Balkin does not solve that problem for us, and it is unfair to expect that he would. His basic insight is that we channel claims about history through each of the different modalities of constitutional argument and that constitutional construction often entails appeals to history to determine constitutional meaning. Fair enough. Yet Balkin is not just an analyst of the various ways we use history in our ongoing contests over constitutional meaning; he participates in those contests. Memory and Authority is a book about history for lawyers and judges: it urges them to reject forms of originalism that the conservative legal movement developed and embrace a “living originalist” approach to constitutional construction that uses the past as a resource for the construction of constitutional authority.
Balkin notes that conservative originalists, like their living originalist brethren, frequently engage in constitutional construction rather than the recovery of a “thick” original meaning of the Constitution (112). That often leaves us with warring constitutional constructions based on warring constitutional histories. Abortion is perhaps the primary example. Balkin criticizes Justice Samuel Alito’s majority opinion in Dobbs for its use of history while citing and repeating the claims of a brief submitted by the American Historical Association (202–5) that had recycled some of the false historical claims relied on by Jane Roe’s legal team in the early 1970s. There is much more to be said about this than can be written in a short review, but it serves to illustrate the problem. The AHA’s false historical claims were corrected in opposing briefs by legal scholars such as John Finnis, Robert George, and Joseph Dellapenna.Footnote 2 Elsewhere, I have chronicled how professional historians have repeatedly, deliberately, and knowingly constructed false abortion histories to influence constitutional litigation (Slavery, Abortion, and the Politics of Constitutional Meaning (Cambridge University Press, 2013), 105–32). Some historians, it seems, are tempted to play fast and loose with history when constitutional authority is at stake.

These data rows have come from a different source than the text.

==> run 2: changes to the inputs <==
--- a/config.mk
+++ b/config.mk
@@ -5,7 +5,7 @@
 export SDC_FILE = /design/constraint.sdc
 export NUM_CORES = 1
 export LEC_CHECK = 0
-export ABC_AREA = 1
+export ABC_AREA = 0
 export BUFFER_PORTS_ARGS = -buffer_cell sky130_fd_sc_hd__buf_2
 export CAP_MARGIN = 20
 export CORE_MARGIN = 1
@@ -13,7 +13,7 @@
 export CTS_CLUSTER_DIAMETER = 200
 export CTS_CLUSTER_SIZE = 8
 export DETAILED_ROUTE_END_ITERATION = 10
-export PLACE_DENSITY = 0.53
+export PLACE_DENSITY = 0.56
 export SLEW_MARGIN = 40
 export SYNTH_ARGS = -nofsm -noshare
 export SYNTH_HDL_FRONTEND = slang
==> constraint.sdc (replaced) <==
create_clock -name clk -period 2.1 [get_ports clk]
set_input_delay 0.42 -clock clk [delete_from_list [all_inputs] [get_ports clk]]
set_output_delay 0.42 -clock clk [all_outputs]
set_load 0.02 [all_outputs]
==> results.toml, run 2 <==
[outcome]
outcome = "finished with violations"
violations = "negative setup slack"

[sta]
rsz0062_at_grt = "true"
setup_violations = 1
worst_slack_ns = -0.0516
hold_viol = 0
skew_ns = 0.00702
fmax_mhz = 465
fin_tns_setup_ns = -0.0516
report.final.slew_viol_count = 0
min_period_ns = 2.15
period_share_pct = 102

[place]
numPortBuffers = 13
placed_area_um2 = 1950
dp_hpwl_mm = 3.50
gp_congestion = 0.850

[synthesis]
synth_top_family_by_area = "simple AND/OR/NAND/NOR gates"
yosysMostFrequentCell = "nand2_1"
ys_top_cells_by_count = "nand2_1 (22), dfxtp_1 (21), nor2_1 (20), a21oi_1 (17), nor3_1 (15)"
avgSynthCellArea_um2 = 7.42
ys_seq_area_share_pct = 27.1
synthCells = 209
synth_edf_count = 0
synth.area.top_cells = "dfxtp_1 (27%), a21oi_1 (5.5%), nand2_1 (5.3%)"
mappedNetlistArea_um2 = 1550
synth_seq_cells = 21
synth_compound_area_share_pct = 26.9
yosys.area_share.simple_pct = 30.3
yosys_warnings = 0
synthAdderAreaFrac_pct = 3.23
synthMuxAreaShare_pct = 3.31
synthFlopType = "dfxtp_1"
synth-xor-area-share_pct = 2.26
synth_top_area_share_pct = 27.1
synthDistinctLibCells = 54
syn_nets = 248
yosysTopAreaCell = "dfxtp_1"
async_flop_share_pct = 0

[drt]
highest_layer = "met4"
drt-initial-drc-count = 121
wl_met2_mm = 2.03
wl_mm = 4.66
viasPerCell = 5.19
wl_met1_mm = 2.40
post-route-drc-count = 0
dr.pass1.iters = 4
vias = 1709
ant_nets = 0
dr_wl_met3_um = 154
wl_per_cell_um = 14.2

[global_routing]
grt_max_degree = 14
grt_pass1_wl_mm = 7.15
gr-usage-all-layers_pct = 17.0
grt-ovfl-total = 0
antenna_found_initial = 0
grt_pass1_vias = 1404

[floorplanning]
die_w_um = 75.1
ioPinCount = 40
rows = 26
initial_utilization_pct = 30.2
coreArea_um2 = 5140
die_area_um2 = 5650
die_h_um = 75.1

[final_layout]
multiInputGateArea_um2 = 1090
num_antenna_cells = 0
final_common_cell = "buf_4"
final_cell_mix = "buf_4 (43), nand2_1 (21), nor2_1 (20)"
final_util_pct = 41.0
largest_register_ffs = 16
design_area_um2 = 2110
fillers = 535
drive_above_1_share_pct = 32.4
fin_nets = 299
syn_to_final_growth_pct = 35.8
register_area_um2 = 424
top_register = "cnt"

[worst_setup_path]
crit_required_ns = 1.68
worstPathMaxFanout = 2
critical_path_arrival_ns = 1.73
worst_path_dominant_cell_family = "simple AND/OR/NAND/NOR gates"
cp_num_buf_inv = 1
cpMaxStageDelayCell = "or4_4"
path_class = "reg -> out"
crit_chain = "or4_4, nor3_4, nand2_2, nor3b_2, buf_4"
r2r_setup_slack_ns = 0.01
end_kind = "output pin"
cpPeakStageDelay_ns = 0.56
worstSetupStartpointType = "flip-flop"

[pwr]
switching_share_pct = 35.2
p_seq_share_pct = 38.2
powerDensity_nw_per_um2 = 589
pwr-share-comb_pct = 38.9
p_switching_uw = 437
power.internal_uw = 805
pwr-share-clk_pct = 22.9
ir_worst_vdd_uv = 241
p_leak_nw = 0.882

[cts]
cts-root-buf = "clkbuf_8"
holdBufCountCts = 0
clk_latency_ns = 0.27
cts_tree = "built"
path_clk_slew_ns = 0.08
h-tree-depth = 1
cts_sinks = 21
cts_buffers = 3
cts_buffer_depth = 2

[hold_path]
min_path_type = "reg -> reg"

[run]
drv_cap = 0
--- config.mk ---
export PLATFORM = sky130hd
export DESIGN_NAME = gray_codec_seq
export DESIGN_NICKNAME = d
export VERILOG_FILES = /design/src/rtl/gray_codec_seq.sv
export SDC_FILE = /design/constraint.sdc
export NUM_CORES = 1
export LEC_CHECK = 0
export CORE_ASPECT_RATIO = 0.9
export CORE_UTILIZATION = 26
export DETAILED_ROUTE_END_ITERATION = 10
export GPL_TIMING_DRIVEN = 1
export PLACE_DENSITY = 0.53
export REMOVE_ABC_BUFFERS = 1
export SETUP_SLACK_MARGIN = 0.1
export SYNTH_ARGS = -nofsm -noshare
export SYNTH_HDL_FRONTEND = slang
export SYNTH_SLANG_ARGS = --single-unit
--- constraint.sdc ---
create_clock -name clk -period 1.7 [get_ports clk]
set_input_delay 0.34 -clock clk [delete_from_list [all_inputs] [get_ports clk]]
set_output_delay 0.34 -clock clk [all_outputs]
set_load 0.01 [all_outputs]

The contest over history continues across a range of issues relevant to great constitutional controversies of our day. Yet the American constitutional story’s success, Balkin insists, depends on our having a shared constitutional memory. Americans must see themselves as “part of the same ‘We the People’ who adopted the Constitution and its amendments,” Balkin writes (224–25). Is it wishful thinking to advocate for a shared constitutional story in our divided times? Perhaps. History is fraught, because politics is fraught. Politics is about authority, and contests over constitutional memory are contests over constitutional authority. Constitutional politics may be a higher order politics, but it is a form of politics nonetheless. Although Memory and Authority will not end our constitutional divisions, it will help us better understand them. Balkin’s most recent salvo is a thought-provoking contribution to the ongoing debates about history, memory, and constitutional meaning.